• _What to work on_
Locate, in the data below, the line that contains "## kinds of" and the line that contains "met5: 0 / - / 0.000085 / 12"; reproduce exactly those two lines and every line between them, nothing more.

● ● ● ● ●

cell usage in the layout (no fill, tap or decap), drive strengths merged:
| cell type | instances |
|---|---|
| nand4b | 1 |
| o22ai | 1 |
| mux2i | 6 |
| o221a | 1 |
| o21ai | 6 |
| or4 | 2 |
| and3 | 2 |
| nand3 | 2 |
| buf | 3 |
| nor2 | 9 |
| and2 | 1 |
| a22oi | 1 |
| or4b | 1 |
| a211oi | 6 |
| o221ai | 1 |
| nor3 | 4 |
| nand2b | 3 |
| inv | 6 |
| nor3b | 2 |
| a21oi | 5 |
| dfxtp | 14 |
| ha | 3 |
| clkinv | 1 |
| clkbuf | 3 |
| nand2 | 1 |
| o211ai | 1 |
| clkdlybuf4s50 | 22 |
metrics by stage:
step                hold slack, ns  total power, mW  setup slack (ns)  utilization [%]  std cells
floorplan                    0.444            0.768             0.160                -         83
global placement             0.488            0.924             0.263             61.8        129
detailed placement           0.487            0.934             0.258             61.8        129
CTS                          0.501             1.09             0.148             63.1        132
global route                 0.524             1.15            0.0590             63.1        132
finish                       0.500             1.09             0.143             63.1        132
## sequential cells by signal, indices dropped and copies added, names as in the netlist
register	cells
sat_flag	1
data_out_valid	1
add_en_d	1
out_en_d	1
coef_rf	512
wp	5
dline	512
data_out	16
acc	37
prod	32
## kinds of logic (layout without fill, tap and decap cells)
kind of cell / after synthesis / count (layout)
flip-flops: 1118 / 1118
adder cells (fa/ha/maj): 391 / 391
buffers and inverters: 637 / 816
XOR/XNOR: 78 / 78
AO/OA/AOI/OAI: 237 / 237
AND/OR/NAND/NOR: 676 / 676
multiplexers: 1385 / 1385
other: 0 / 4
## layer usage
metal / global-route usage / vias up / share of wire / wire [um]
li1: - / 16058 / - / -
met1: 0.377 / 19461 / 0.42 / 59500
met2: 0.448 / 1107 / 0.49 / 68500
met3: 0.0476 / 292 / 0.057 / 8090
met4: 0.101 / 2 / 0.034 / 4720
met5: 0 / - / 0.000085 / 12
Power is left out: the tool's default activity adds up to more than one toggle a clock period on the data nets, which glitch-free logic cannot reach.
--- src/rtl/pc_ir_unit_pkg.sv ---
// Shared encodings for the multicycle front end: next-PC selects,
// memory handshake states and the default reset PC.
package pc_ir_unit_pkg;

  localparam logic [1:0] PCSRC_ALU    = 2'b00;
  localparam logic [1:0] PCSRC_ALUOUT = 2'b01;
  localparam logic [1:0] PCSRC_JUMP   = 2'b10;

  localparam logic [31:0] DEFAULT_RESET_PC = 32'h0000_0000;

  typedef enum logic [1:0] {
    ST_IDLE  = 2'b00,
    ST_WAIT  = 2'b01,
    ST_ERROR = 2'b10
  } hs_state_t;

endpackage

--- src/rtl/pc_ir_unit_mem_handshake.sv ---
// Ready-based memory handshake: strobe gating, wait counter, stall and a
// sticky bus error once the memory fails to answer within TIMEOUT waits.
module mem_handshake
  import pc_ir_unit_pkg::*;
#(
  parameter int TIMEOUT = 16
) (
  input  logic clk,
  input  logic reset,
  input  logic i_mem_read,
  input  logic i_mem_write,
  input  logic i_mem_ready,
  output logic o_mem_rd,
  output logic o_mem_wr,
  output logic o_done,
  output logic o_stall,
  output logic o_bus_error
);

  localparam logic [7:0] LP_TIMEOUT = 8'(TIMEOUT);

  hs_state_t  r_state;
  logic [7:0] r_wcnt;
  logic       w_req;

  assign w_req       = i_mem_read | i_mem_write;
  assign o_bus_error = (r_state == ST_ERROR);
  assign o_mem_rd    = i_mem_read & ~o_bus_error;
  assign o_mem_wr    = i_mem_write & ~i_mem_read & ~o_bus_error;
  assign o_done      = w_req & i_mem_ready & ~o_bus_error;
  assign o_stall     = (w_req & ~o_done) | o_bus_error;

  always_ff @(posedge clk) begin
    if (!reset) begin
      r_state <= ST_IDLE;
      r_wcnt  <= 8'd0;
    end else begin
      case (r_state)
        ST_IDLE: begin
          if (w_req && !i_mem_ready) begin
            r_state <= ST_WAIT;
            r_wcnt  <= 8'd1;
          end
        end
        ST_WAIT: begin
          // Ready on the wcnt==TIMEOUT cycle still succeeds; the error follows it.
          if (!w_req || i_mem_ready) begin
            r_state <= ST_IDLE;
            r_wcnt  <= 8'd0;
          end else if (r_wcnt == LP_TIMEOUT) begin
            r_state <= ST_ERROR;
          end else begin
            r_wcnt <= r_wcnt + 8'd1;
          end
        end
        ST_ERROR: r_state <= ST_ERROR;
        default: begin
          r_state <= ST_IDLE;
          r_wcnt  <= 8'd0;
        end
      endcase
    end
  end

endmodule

● ● ● ● ●

• _Reply_
## kinds of logic (layout without fill, tap and decap cells)
kind of cell / after synthesis / count (layout)
flip-flops: 1118 / 1118
adder cells (fa/ha/maj): 391 / 391
buffers and inverters: 637 / 816
XOR/XNOR: 78 / 78
AO/OA/AOI/OAI: 237 / 237
AND/OR/NAND/NOR: 676 / 676
multiplexers: 1385 / 1385
other: 0 / 4
## layer usage
metal / global-route usage / vias up / share of wire / wire [um]
li1: - / 16058 / - / -
met1: 0.377 / 19461 / 0.42 / 59500
met2: 0.448 / 1107 / 0.49 / 68500
met3: 0.0476 / 292 / 0.057 / 8090
met4: 0.101 / 2 / 0.034 / 4720
met5: 0 / - / 0.000085 / 12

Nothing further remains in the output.